Tobacco control organisations have welcomed the Supreme Court's intervention to ensure early implementation of the new set of pictorial health warnings on tobacco product packages.
“The Court has asked the Centre whether the new pictorial warnings on the tobacco products would be brought into effect from June 1. Considering the earlier delays in the Packaging and Labelling Rules, such an intervention is appreciated,” said Deepti Singh, legal officer of HRIDAY, a non-government organisation working in the field of tobacco control.
“A number of tobacco product companies had already started printing mouth cancer warnings on packages following December 1 last. There had been no official intimation of further deferment at the time till the December 20 notification was issued by the Union Health Ministry. In a deplorable reversal of law, this one-year delay has been decreed over two-weeks after the set date of implementation has passed,” Ms. Singh added.
The tobacco control organisations have noted that the strong pictorial health warnings on tobacco products inform people about the wide spectrum of health consequences of tobacco use.

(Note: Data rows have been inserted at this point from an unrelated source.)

## src/ntc_beta_temperature_macros.svh

```systemverilog
// Assertion helpers for the converter top level.
`ifndef NTC_BETA_TEMPERATURE_MACROS_SVH
`define NTC_BETA_TEMPERATURE_MACROS_SVH

// Same-cycle implication, checked out of reset.
`define NTC_ASSERT_IMPL(lbl, ante, cons) \
  lbl: assert property (@(posedge clk) disable iff (!rst_n) (ante) |-> (cons)) \
    else $error("ntc assertion failed");

// Next-cycle implication, checked out of reset.
`define NTC_ASSERT_NEXT(lbl, ante, cons) \
  lbl: assert property (@(posedge clk) disable iff (!rst_n) (ante) |=> (cons)) \
    else $error("ntc assertion failed");

`endif

```

## src/ntc_pkg.sv

```systemverilog
// ----------------------------------------------------------------------------
// ntc_pkg
// Widths, codes and shared types of the thermistor temperature converter.
// ----------------------------------------------------------------------------
`timescale 1ns / 1ps
package ntc_pkg;

  localparam int SampleW   = 13;
  localparam int TempW     = 19;
  localparam int StatusW   = 2;
  localparam int CfgIdxW   = 3;
  localparam int CfgDataW  = 24;
  localparam int PullupW   = 20;
  localparam int PulldownW = 20;
  localparam int SupplyW   = 13;
  localparam int NominalW  = 24;
  localparam int BetaW     = 14;
  localparam int LimitW    = 13;

  localparam int LnInW = 34;   // log unit operand
  localparam int LnW   = 21;   // Q16 log result
  localparam int LqW   = 23;   // signed log difference
  localparam int DW    = 40;   // signed denominator
  localparam int M3W   = 36;   // 2981500 * beta
  localparam int NumW  = 54;   // divider numerator
  localparam int QW    = 18;   // quotient bits

  localparam logic [CfgIdxW-1:0] REG_PULLUP   = 3'd0;
  localparam logic [CfgIdxW-1:0] REG_PULLDOWN = 3'd1;
  localparam logic [CfgIdxW-1:0] REG_SUPPLY   = 3'd2;
  localparam logic [CfgIdxW-1:0] REG_NOMINAL  = 3'd3;
  localparam logic [CfgIdxW-1:0] REG_BETA     = 3'd4;
  localparam logic [CfgIdxW-1:0] REG_LOW      = 3'd5;
  localparam logic [CfgIdxW-1:0] REG_HIGH     = 3'd6;

  localparam logic [StatusW-1:0] ST_OK    = 2'd0;
  localparam logic [StatusW-1:0] ST_LIMIT = 2'd1;
  localparam logic [StatusW-1:0] ST_RES   = 2'd2;

  localparam logic signed [TempW-1:0] TEMP_LIMIT = -19'sd9900;
  localparam logic signed [TempW-1:0] TEMP_TOP   = 19'sd200000;
  localparam logic signed [TempW-1:0] TEMP_ZERO  = 19'sd0;
  localparam logic signed [QW+1:0]    KELVIN_OFS = 20'sd27315;
  localparam logic [63:0]             LN2_Q32    = 64'd2977044472;

  typedef struct packed {
    logic [PullupW-1:0]   pullup_ohms;
    logic [PulldownW-1:0] pulldown_ohms;
    logic [SupplyW-1:0]   supply_mv;
    logic [LimitW-1:0]    low_limit_mv;
    logic [LimitW-1:0]    high_limit_mv;
  } cfg_t;

  typedef struct packed {
    logic [LnInW-1:0]   rn_mag;
    logic [SampleW-1:0] sample;
    logic [StatusW-1:0] status;
  } front_t;

  typedef struct packed {
    logic                     force_temp;
    logic signed [TempW-1:0]  temp;
    logic [StatusW-1:0]       status;
  } side_t;

  typedef struct packed {
    logic signed [TempW-1:0] temp_centi;
    logic [StatusW-1:0]      status;
  } result_t;

endpackage

```

## src/ntc_front.sv

```systemverilog
// ----------------------------------------------------------------------------
// ntc_front
// Limit check and divider resistance numerator, two register stages.
// ----------------------------------------------------------------------------
`timescale 1ns / 1ps
module ntc_front (
  input  logic                         clk,
  input  logic                         rst_n,
  input  logic                         en,
  input  logic                         in_valid,
  input  logic [ntc_pkg::SampleW-1:0]  in_sample,
  input  ntc_pkg::cfg_t                cfg,
  output logic                         out_valid,
  output ntc_pkg::front_t              out_data
);
  import ntc_pkg::*;

  logic               v1_r, v2_r;
  logic [SampleW-1:0] s1_r;
  logic               oor1_r;
  logic [32:0]        pa1_r;
  logic [33:0]        pb1_r;
  front_t             f2_r;

  logic [32:0]        pa1_nxt;
  logic [33:0]        pb1_nxt;
  logic               oor1_nxt;
  logic signed [34:0] rn;
  front_t             f2_nxt;

  always_comb begin
    pa1_nxt  = 33'(cfg.supply_mv) * 33'(cfg.pulldown_ohms);
    pb1_nxt  = 34'(21'(cfg.pullup_ohms) + 21'(cfg.pulldown_ohms)) * 34'(in_sample);
    oor1_nxt = (in_sample == '0) || (in_sample < cfg.low_limit_mv)
               || (in_sample > cfg.high_limit_mv);
  end

  always_comb begin
    rn = $signed({2'b00, pa1_r}) - $signed({1'b0, pb1_r});
    f2_nxt.sample = s1_r;
    f2_nxt.rn_mag = rn[LnInW-1:0];
    priority if (oor1_r) begin
      f2_nxt.status = ST_LIMIT;
    end else if (rn <= 0) begin
      f2_nxt.status = ST_RES;
    end else begin
      f2_nxt.status = ST_OK;
    end
    // keep the log operands sane on flagged words
    if (f2_nxt.status != ST_OK) begin
      f2_nxt.rn_mag = LnInW'(1);
      f2_nxt.sample = SampleW'(1);
    end
  end

  always_ff @(posedge clk) begin
    if (!rst_n) begin
      v1_r <= 1'b0;
      v2_r <= 1'b0;
    end else if (en) begin
      v1_r <= in_valid;
      v2_r <= v1_r;
    end
  end

  always_ff @(posedge clk) begin
    if (en) begin
      s1_r   <= in_sample;
      oor1_r <= oor1_nxt;
      pa1_r  <= pa1_nxt;
      pb1_r  <= pb1_nxt;
      f2_r   <= f2_nxt;
    end
  end

  assign out_valid = v2_r;
  assign out_data  = f2_r;

endmodule

```

## config.mk

```make
export PLATFORM = sky130hd
export DESIGN_NAME = ntc_front
export DESIGN_NICKNAME = d
export VERILOG_FILES = /design/src/ntc_beta_temperature_macros.svh /design/src/ntc_pkg.sv /design/src/ntc_front.sv
export SDC_FILE = /design/constraint.sdc
export NUM_CORES = 1
export LEC_CHECK = 0
export BUFFER_PORTS_ARGS = -buffer_cell sky130_fd_sc_hd__buf_2
export CAP_MARGIN = 20
export CORE_UTILIZATION = 50
export DETAILED_ROUTE_END_ITERATION = 12
export PLACE_DENSITY = 0.68
export SYNTH_ARGS = -nofsm -noshare
export SYNTH_HDL_FRONTEND = slang
export SYNTH_SLANG_ARGS = --single-unit
export TNS_END_PERCENT = 50
```

## constraint.sdc

```tcl
create_clock -name clk -period 24.5 [get_ports clk]
set_input_delay 2.45 -clock clk [delete_from_list [all_inputs] [get_ports clk]]
set_output_delay 2.45 -clock clk [all_outputs]
set_load 0.01 [all_outputs]
```

==> reports/metrics.yaml <==
logic_synthesis:
  synth_edf_count: 130
  synthFlopType: "edfxtp_1"
  yosysWarningCount: 0
  synth.area.top_cells: "fa_1, edfxtp_1, ha_1"
  syn_nets: 3452
  syn-cell-area_um2: 24900
  synthTopCellsByCount: "inv_1, fa_1, nand2_1, ha_1, and2_1"
  avgSynthCellArea_um2: 9.18
  yosysTopAreaCell: "fa_1"
  yosysSeqAreaShare_pct: 15.8
  ys_async_sr_fraction_pct: 0
  ys_types: 80
  synth_largest_type_area_fraction_pct: 32.9
  ys_ff_latch: 132
  synth.most_common_cell: "inv_1"
  netlist_instances: 2712
hold_path:
  min_path_cells: 1
  min_path_type: "reg2reg"
  hp-start: "s1_r[0]$_DFFE_PP_"
  hold_end: "out_data[2]$_SDFFCE_PP1P_"
global_routing:
  grt.total_usage_pct: 26.1
  grt_pass1_wl_um: 103000
  grt_max_degree: 84
  grt_pass1_vias: 20150
  antenna_found_initial: 2
  gr-total-overflow: 0
drt:
  via_per_inst: 5.48
  wl_per_cell_um: 18.1
  drt_iter0_drc: 1393
  dr.pass1.iters: 6
  num_vias: 19005
  wl_um: 62600
  route.detailed.drc: 0
  drtAntennaViolNets: 0
layout:
  multi_input_area_um2: 18500
  seqCellArea_um2: 3940
  nFillCells: 4514
  final_nets: 3525
  area_delta_synth_final_pct: 7.55
  drive_above_1_share_pct: 8.22
  utilization_pct: 54.6
  fin_area_um2: 26800
sta:
  setup-violations-final: 0
  drv_slew: 0
  fin_tns_setup_ps: 0
  fmax_mhz: 91.8
  tightest_slew_ps: 1030
  finalCriticalPeriod_ps: 10890
  rsz0062_at_grt: "no"
  period_share_pct: 44.4
  hold_viol_final: 0
  slew_headroom_pct: 29.3
  skew_ps: 16.1
setup_path:
  critical_path_arrival_ps: 11080
  crit_top_cell: "fa_1"
  r2r-end: "out_data[29]$_SDFFCE_PP0P_"
  critPathCaptureType: "register"
  crit-reg2reg-launch: "pa1_r[0]$_DFFE_PP_"
  critPathKind: "in2reg"
  required_ps: 24690
  cpMaxStageDelayCell: "xnor2_1"
  start_kind: "input port"
  worstPathMaxFanout: 14
  regToRegSetupSlack_ps: 19830
  cp_slowest_stage_delay_ps: 600
  reg2reg_depth: 15
clocking:
  cts_hold_buf: 0
  cts-root-buf: "clkbuf_16"
  htree_levels: 4
  cts-resized-gates: 0
  clk_path_buf_depth: 2
  path_clk_slew_ps: 60
  numClockSinks: 132
  clock_latency_ps: 450
  tritoncts: "done"
  cts_buffers: 17
  post_cts_buffers: 0
placed_design:
  placed_area_um2: 26100
  place.gp.congestion: 0.917
  port_buffers: 145
  hpwl_um: 50200
outcome:
  outcome: "completed"
job:
  maxCapViolations: 0
floorplan:
  die_h_um: 225
  core_area_um2: 49100
  rows: 81
  die-area_um2: 50700
  start_util_pct: 50.8
  die_w_um: 225
  io_pins: 146
[sequential cells by signal, summed over array words and instances, names as in the netlist]
register,cells
oor1_r,1
out_data,49
s1_r,13
pa1_r,33
v1_r,1
out_valid,1
pb1_r,34
[logic make-up after synthesis]
family | Yosys count | share of synthesized area [%]
and+or+nand+nor | 874 | 17.5
muxes | 4 | 0.166
buffers and inverters | 636 | 9.77
adders and majority gates | 644 | 44.7
DFF | 132 | 15.8
AOI/OAI and AO/OA | 338 | 9.15
xor gates and xnor gates | 84 | 2.95
[cell usage in the layout, fill, tap and decap left out, drive strengths merged, types with 21 or more instances in the layout]
cell,synthesis,routed
ha,235,235
buf,9,166
a21oi,101,101
nand3,27,27
fa,409,409
inv,524,532
nor2,91,91
edfxtp,130,130
and3,30,30
a21o,70,70
xnor2,64,64
nand2b,21,21
nor2b,21,21
o21ai,52,52
nor3,29,29
and2,222,222
nand2,371,371
[layout make-up]
class	count	share of cell area [%]
well taps	664	3.10
diodes	3	0.0280
repair buffers	166	3.32
flip-flops and latches	132	14.7
clock inverters	15	0.724
clock buffers	17	1.59
inverters	524	7.34
multi-input cells	1944	69.2
[worst max-delay path, delay by kind of cell]
| family | cells | cell delay (ps) |
|---|---|---|
| adder cells (fa/ha/maj) | 8 | 3050 |
| XOR/XNOR | 2 | 690 |
| buffers and inverters | 8 | 1070 |
| AND/OR/NAND/NOR | 5 | 1180 |
| AO/OA/AOI/OAI | 13 | 2630 |
[worst max-delay path by stage]
stage            start  slack, ps             endpoint
2_1_floorplan  cfg[40]      14250  pb1_r[30]$_DFFE_PP_
3_3_place_gp   cfg[39]      13190  pb1_r[30]$_DFFE_PP_
3_5_place_dp   cfg[39]      13060  pb1_r[29]$_DFFE_PP_
4_1_cts        cfg[39]      13510  pb1_r[29]$_DFFE_PP_
5_1_grt        cfg[39]      13030  pb1_r[30]$_DFFE_PP_
6_report       cfg[39]      13610  pb1_r[30]$_DFFE_PP_
[layer usage]
metal  vias up  global-route usage, %  share of wire, %
met1      9630                   34.0                42
li1       8729                      -                 -
met3        93                   3.21               5.2
met4         0                   9.26               2.9
met5         -                      0                 0
met2       553                   44.6                50
[through the flow]
step                cells  hold WS [ps]  worst slack [ps]
finish               3465           502             13610
global route         3464           524             13030
CTS                  3459           502             13510
detailed placement   3427           487             13060
global placement     3426           483             13190
floorplan            2712           457             14250
Power is left out: the tool's default activity adds up to more than one toggle a clock period on the data nets, which glitch-free logic cannot reach.
==> config.mk <==
export PLATFORM = sky130hd
export DESIGN_NAME = ntc_div
export DESIGN_NICKNAME = d
export VERILOG_FILES = /design/src/ntc_beta_temperature_macros.svh /design/src/ntc_pkg.sv /design/src/ntc_div.sv
export SDC_FILE = /design/constraint.sdc
export NUM_CORES = 2
export LEC_CHECK = 0
export BUFFER_PORTS_ARGS = -buffer_cell sky130_fd_sc_hd__buf_2
export CAP_MARGIN = 10
export CORE_ASPECT_RATIO = 1.75
export CORE_MARGIN = 4
export CORE_UTILIZATION = 53
export DETAILED_ROUTE_END_ITERATION = 6
export PLACE_DENSITY = 0.67
export REMOVE_ABC_BUFFERS = 1
export SLEW_MARGIN = 10
export SYNTH_ARGS = -nofsm -noshare
export SYNTH_HDL_FRONTEND = slang
export SYNTH_SLANG_ARGS = --single-unit
export TNS_END_PERCENT = 5
==> constraint.sdc <==
create_clock -name clk -period 3.72 [get_ports clk]
set_clock_uncertainty 0.15 [all_clocks]
set_input_delay 0.744 -clock clk [delete_from_list [all_inputs] [get_ports clk]]
set_output_delay 0.744 -clock clk [all_outputs]
set_load 0.02 [all_outputs]
==> src/ntc_beta_temperature_macros.svh <==
// Assertion helpers for the converter top level.
`ifndef NTC_BETA_TEMPERATURE_MACROS_SVH
`define NTC_BETA_TEMPERATURE_MACROS_SVH

// Same-cycle implication, checked out of reset.
`define NTC_ASSERT_IMPL(lbl, ante, cons) \
  lbl: assert property (@(posedge clk) disable iff (!rst_n) (ante) |-> (cons)) \
    else $error("ntc assertion failed");

// Next-cycle implication, checked out of reset.
`define NTC_ASSERT_NEXT(lbl, ante, cons) \
  lbl: assert property (@(posedge clk) disable iff (!rst_n) (ante) |=> (cons)) \
    else $error("ntc assertion failed");

`endif

==> src/ntc_pkg.sv <==
// ----------------------------------------------------------------------------
// ntc_pkg
// Widths, codes and shared types of the thermistor temperature converter.
// ----------------------------------------------------------------------------
`timescale 1ns / 1ps
package ntc_pkg;

  localparam int SampleW   = 13;
  localparam int TempW     = 19;
  localparam int StatusW   = 2;
  localparam int CfgIdxW   = 3;
  localparam int CfgDataW  = 24;
  localparam int PullupW   = 20;
  localparam int PulldownW = 20;
  localparam int SupplyW   = 13;
  localparam int NominalW  = 24;
  localparam int BetaW     = 14;
  localparam int LimitW    = 13;

  localparam int LnInW = 34;   // log unit operand
  localparam int LnW   = 21;   // Q16 log result
  localparam int LqW   = 23;   // signed log difference
  localparam int DW    = 40;   // signed denominator
  localparam int M3W   = 36;   // 2981500 * beta
  localparam int NumW  = 54;   // divider numerator
  localparam int QW    = 18;   // quotient bits

  localparam logic [CfgIdxW-1:0] REG_PULLUP   = 3'd0;
  localparam logic [CfgIdxW-1:0] REG_PULLDOWN = 3'd1;
  localparam logic [CfgIdxW-1:0] REG_SUPPLY   = 3'd2;
  localparam logic [CfgIdxW-1:0] REG_NOMINAL  = 3'd3;
  localparam logic [CfgIdxW-1:0] REG_BETA     = 3'd4;
  localparam logic [CfgIdxW-1:0] REG_LOW      = 3'd5;
  localparam logic [CfgIdxW-1:0] REG_HIGH     = 3'd6;

  localparam logic [StatusW-1:0] ST_OK    = 2'd0;
  localparam logic [StatusW-1:0] ST_LIMIT = 2'd1;
  localparam logic [StatusW-1:0] ST_RES   = 2'd2;

  localparam logic signed [TempW-1:0] TEMP_LIMIT = -19'sd9900;
  localparam logic signed [TempW-1:0] TEMP_TOP   = 19'sd200000;
  localparam logic signed [TempW-1:0] TEMP_ZERO  = 19'sd0;
  localparam logic signed [QW+1:0]    KELVIN_OFS = 20'sd27315;
  localparam logic [63:0]             LN2_Q32    = 64'd2977044472;

  typedef struct packed {
    logic [PullupW-1:0]   pullup_ohms;
    logic [PulldownW-1:0] pulldown_ohms;
    logic [SupplyW-1:0]   supply_mv;
    logic [LimitW-1:0]    low_limit_mv;
    logic [LimitW-1:0]    high_limit_mv;
  } cfg_t;

  typedef struct packed {
    logic [LnInW-1:0]   rn_mag;
    logic [SampleW-1:0] sample;
    logic [StatusW-1:0] status;
  } front_t;

  typedef struct packed {
    logic                     force_temp;
    logic signed [TempW-1:0]  temp;
    logic [StatusW-1:0]       status;
  } side_t;

  typedef struct packed {
    logic signed [TempW-1:0] temp_centi;
    logic [StatusW-1:0]      status;
  } result_t;

endpackage

==> src/ntc_div.sv <==
// ----------------------------------------------------------------------------
// ntc_div
// Pipelined restoring divider, one quotient bit a stage, with Celsius offset
// and hot-end saturation in the last stage.
// ----------------------------------------------------------------------------
`timescale 1ns / 1ps
module ntc_div (
  input  logic                      clk,
  input  logic                      rst_n,
  input  logic                      en,
  input  logic                      in_valid,
  input  logic [ntc_pkg::NumW-1:0]  in_num,
  input  logic [ntc_pkg::DW-1:0]    in_den,
  input  ntc_pkg::side_t            in_side,
  output logic                      out_valid,
  output ntc_pkg::result_t          out_res
);
  import ntc_pkg::*;

  localparam int CmpW = DW + QW;

  logic            v_r   [0:QW];
  logic [NumW-1:0] rem_r [0:QW];
  logic [QW-1:0]   q_r   [0:QW];
  logic [DW-1:0]   den_r [0:QW];
  logic            ovf_r [0:QW];
  side_t           side_r[0:QW];

  logic            outv_r;
  result_t         res_r, res_nxt;
  logic signed [QW+1:0] t_raw;

  always_ff @(posedge clk) begin
    if (!rst_n) begin
      v_r[0] <= 1'b0;
    end else if (en) begin
      v_r[0] <= in_valid;
    end
  end

  always_ff @(posedge clk) begin
    if (en) begin
      rem_r[0]  <= in_num;
      q_r[0]    <= '0;
      den_r[0]  <= in_den;
      ovf_r[0]  <= CmpW'(in_num) >= (CmpW'(in_den) << QW);
      side_r[0] <= in_side;
    end
  end

  for (genvar k = 1; k <= QW; k++) begin : g_bit
    localparam int B = QW - k;
    logic [CmpW-1:0] trial, rem_ext;
    logic            take;
    always_comb begin
      trial   = CmpW'(den_r[k-1]) << B;
      rem_ext = CmpW'(rem_r[k-1]);
      take    = rem_ext >= trial;
    end
    always_ff @(posedge clk) begin
      if (!rst_n) begin
        v_r[k] <= 1'b0;
      end else if (en) begin
        v_r[k] <= v_r[k-1];
      end
    end
    always_ff @(posedge clk) begin
      if (en) begin
        rem_r[k]  <= take ? NumW'(rem_ext - trial) : rem_r[k-1];
        q_r[k]    <= q_r[k-1] | (take ? (QW'(1) << B) : '0);
        den_r[k]  <= den_r[k-1];
        ovf_r[k]  <= ovf_r[k-1];
        side_r[k] <= side_r[k-1];
      end
    end
  end

  always_comb begin
    t_raw          = $signed({2'b00, q_r[QW]}) - KELVIN_OFS;
    res_nxt.status = side_r[QW].status;
    priority if (side_r[QW].force_temp) begin
      res_nxt.temp_centi = side_r[QW].temp;
    end else if (ovf_r[QW] || (t_raw > (QW+2)'(TEMP_TOP))) begin
      res_nxt.temp_centi = TEMP_TOP;
    end else begin
      res_nxt.temp_centi = t_raw[TempW-1:0];
    end
  end

  always_ff @(posedge clk) begin
    if (!rst_n) begin
      outv_r <= 1'b0;
    end else if (en) begin
      outv_r <= v_r[QW];
    end
  end

  always_ff @(posedge clk) begin
    if (en) res_r <= res_nxt;
  end

  assign out_valid = outv_r;
  assign out_res   = res_r;

endmodule

==> results.sh <==
export IMPL_maxCapViolations=0
export IMPL_min_period_ns=4.06
export IMPL_final_area_mm2=0.150
export IMPL_place_congestion=0.986
export IMPL_synth_top_area_cell="edfxtp_1"
export IMPL_fin_tns_setup_ns=-40.47
export IMPL_avgSynthCellArea_um2=11.9
export IMPL_clk_insertion_delay_late_ns=0.89
export IMPL_fmax_ghz=0.246
export IMPL_finalCritPeriodShare=1.09
export IMPL_rows=230
export IMPL_slowest_stage="o31ai_4"
export IMPL_multi_input_area_mm2=0.0480
export IMPL_die_width_um=368
export IMPL_cp_cell_sequence="inv_1, ha_2, fa_2, nor2b_2, o21a_1, o21a_1, o31a_1, o211ai_1, buf_4, a31oi_4, o31ai_4, a21boi_2, o21ai_4, buf_12, buf_16, mux2_4"
export IMPL_yosys_cell_types_count=108
export IMPL_finalMaxSlewViolations=0
export IMPL_nets=13100
export IMPL_postRouteAntennaNets=0
export IMPL_wl_per_cell_um=21.4
export IMPL_maxSlewHeadroom=0.295
export IMPL_min_path_cells=2
export IMPL_path_depth=16
export IMPL_end_kind="register"
export IMPL_syn_inst=10100
export IMPL_grt_pass1_wl_um=489000
export IMPL_finalWirelength_um=329000
export IMPL_critPathMaxStageDelay_ns=0.51
export IMPL_crit_family="compound AO/OA/AOI/OAI gates"
export IMPL_path_class="register to register"
export IMPL_cts_sinks=2341
export IMPL_netlist_area_mm2=0.120
export IMPL_core_mm2=0.225
export IMPL_worstMarginPinSlew_ns=1.05
export IMPL_cts_reportedPaths_clkPinSlew_ns=0.07
export IMPL_async_flop_share=0
export IMPL_antenna_found_initial=5
export IMPL_die_area_mm2=0.234
export IMPL_cp_arrival_ns=4.51
export IMPL_rrSetupSlack_ns=-0.34
export IMPL_cp_start_kind="register"
export IMPL_dp_hpwl_um=251000
export IMPL_rr_startpoint="rem_r[1][16]"
export IMPL_h_tree_depth=4
export IMPL_drive_above_1_share=0.240
export IMPL_cts_root_buf="clkbuf_16"
export IMPL_violations="setup timing"
export IMPL_grt_setup_unrepaired="true"
export IMPL_place_ws_ns=-0.874
export IMPL_n_fill_cell=16400
export IMPL_vdd_drop_max_uv=436
export IMPL_final_util=0.668
export IMPL_cpMostUsedCell="o21a_1"
export IMPL_cts_buffers=221
export IMPL_yosysMostFrequentCell="edfxtp_1"
export IMPL_drt_pass1_iterations=6
export IMPL_syn_to_final_growth_pct=25.0
export IMPL_path_max_fanout=4
export IMPL_outcome="finished with violations"
export IMPL_reg2regPathDepth=16
export IMPL_postPlaceCellArea_mm2=0.138
export IMPL_start_util=0.534
export IMPL_route_detailed_drc=0
export IMPL_required_ns=4.17
export IMPL_synthTopCellsByCount="edfxtp_1, inv_1, a21oi_1"
export IMPL_ys_ff_latch=2341
export IMPL_drt_iter0_drc=3733
export IMPL_dieHeight_um=638
export IMPL_r2r_end="rem_r[2][26]"
export IMPL_vias=85200
export IMPL_critPathLaunch="rem_r[1][16]"
export IMPL_finalSetupViolCount=356
export IMPL_crit_end="rem_r[2][26]"
export IMPL_power_leakage_nw=62.3
export IMPL_powerDensity_mw_per_mm2=704
export IMPL_hold_viol_final=0
export IMPL_ios=142
export IMPL_grt_pass1_vias=91700
export IMPL_track_usage=0.272
export IMPL_setup_slack_ns=-0.342
export IMPL_cts_tree="yes"
export IMPL_ys_top_cells_by_area="edfxtp_1, ha_1, a21oi_1"
export IMPL_yosysTopAreaCellShare=0.585
export IMPL_cts_buffer_depth=4
export IMPL_overflow=0
export IMPL_hold_class="primary input to register"
export IMPL_regArea_mm2=0.0703
export IMPL_synth_edff_count=2339
export IMPL_cp_buffers_inverters=4
export IMPL_grt_max_degree=142
export IMPL_viasPerCell=5.55
export IMPL_io_buffer_count=141
export IMPL_ys_flop_type="edfxtp_1"
export IMPL_yosysWarnings=0
export IMPL_ys_seq_area_frac=0.585
## cell usage in the layout, fill, tap and decap left out, drive strengths merged, types with 94 or more instances in the layout
| cell | n |
|---|---|
| xor2 | 277 |
| clkbuf | 276 |
| nand2 | 757 |
| xnor2 | 390 |
| mux2 | 129 |
| nor2 | 553 |
| ha | 752 |
| a21o | 415 |
| nand4 | 149 |
| edfxtp | 2339 |
| nand3 | 162 |
| a21oi | 786 |
| nor2b | 121 |
| inv | 972 |
| nand2b | 115 |
| a31oi | 94 |
| o21ai | 714 |
| buf | 1958 |
| dlygate4sd3 | 117 |
| nor3 | 128 |
| o21a | 105 |
## per-layer routing
layer / vias up / track usage / wire length, um
met3: 1145 / 0.0252 / 7540
met2: 1837 / 0.580 / 193000
met4: 0 / 0.268 / 40900
li1: 41400 / - / -
met5: - / 0 / 0
met1: 40900 / 0.190 / 87300
## state kept, by name (all words and copies together), names as in the netlist
signal and flops:
den_r 720, out_res 21, out_valid 1, ovf_r 19
q_r 171, rem_r 972, side_r 418, v_r 19
## area by class of cell
type,count,share of cell area
Clock inverter,112,0.00761
Inverter,968,0.0243
Timing Repair Buffer,2083,0.116
Tap cell,3016,0.0252
Multi-Input combinational cell,6572,0.320
Clock buffer,268,0.0389
Sequential cell,2341,0.468
Antenna cell,9,0.000150
## metrics by stage
stage	hold slack [ns]	power, mW	cells
after floorplan	0.250	63.4	9880
after global placement	0.250	79.9	14800
after detailed placement	0.255	81.0	14800
after CTS	0.0454	105	15300
after global routing	0.0891	112	15400
final	0.131	106	15400
## kinds of logic (layout without fill, tap and decap cells)
| family | after synthesis | after routing | synth area share |
|---|---|---|---|
| other cells | 0 | 9 | 0 |
| mux | 140 | 140 | 0.0134 |
| fa+ha+maj | 769 | 769 | 0.0812 |
| xor+xnor | 667 | 667 | 0.0487 |
| simple gates | 2354 | 2354 | 0.0946 |
| buf+inv | 1210 | 3431 | 0.0390 |
| flops | 2341 | 2341 | 0.585 |
| compound gates | 2641 | 2642 | 0.138 |
## worst min-delay path by stage
stage,slack [ns],from,endpoint
finish,0.13,rst_n,out_valid
global route,0.09,rst_n,out_valid
CTS,0.05,rst_n,out_valid
floorplan,0.25,side_r[18][0],out_res[0]
global placement,0.25,side_r[12][4],side_r[13][4]
detailed placement,0.25,q_r[11][8],q_r[12][8]
## where the power goes
| part | switching [mW] | total, mW | internal, mW |
|---|---|---|---|
| clock | 9.74 | 22.3 | 12.6 |
| combinational | 23.7 | 45.0 | 21.3 |
| sequential | 2.63 | 38.4 | 35.7 |
| total | 36.1 | 106 | 69.6 |
## what timing repair did
| item | in CTS | in global routing |
|---|---|---|
| pin swaps | 133 | 97 |
| gates resized for setup | 463 | 383 |
| setup buffers | 34 | 33 |
| hold buffers | 117 | 0 |
| endpoints found under the hold margin | 117 | 0 |
| setup endpoints to repair | 742 | 743 |
| cloned | 11 | 11 |
Power figures use the tool's default switching activity.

“It is every individual's right to be adequately informed before making a decision and effective health warnings will help tobacco users and potential users recognise the deadly consequences of consuming tobacco in any form. Tobacco control organisations have been emphasising time and again that each day of delay will compound the harm caused by tobacco. While severe harm is being inflicted on the Indian people by the tobacco industry, with this move of the Apex Court, the Government will have to reconsider if it can remain complicit in its duty to control the tobacco menace,” said HRIDAY senior director Dr. Monika Arora.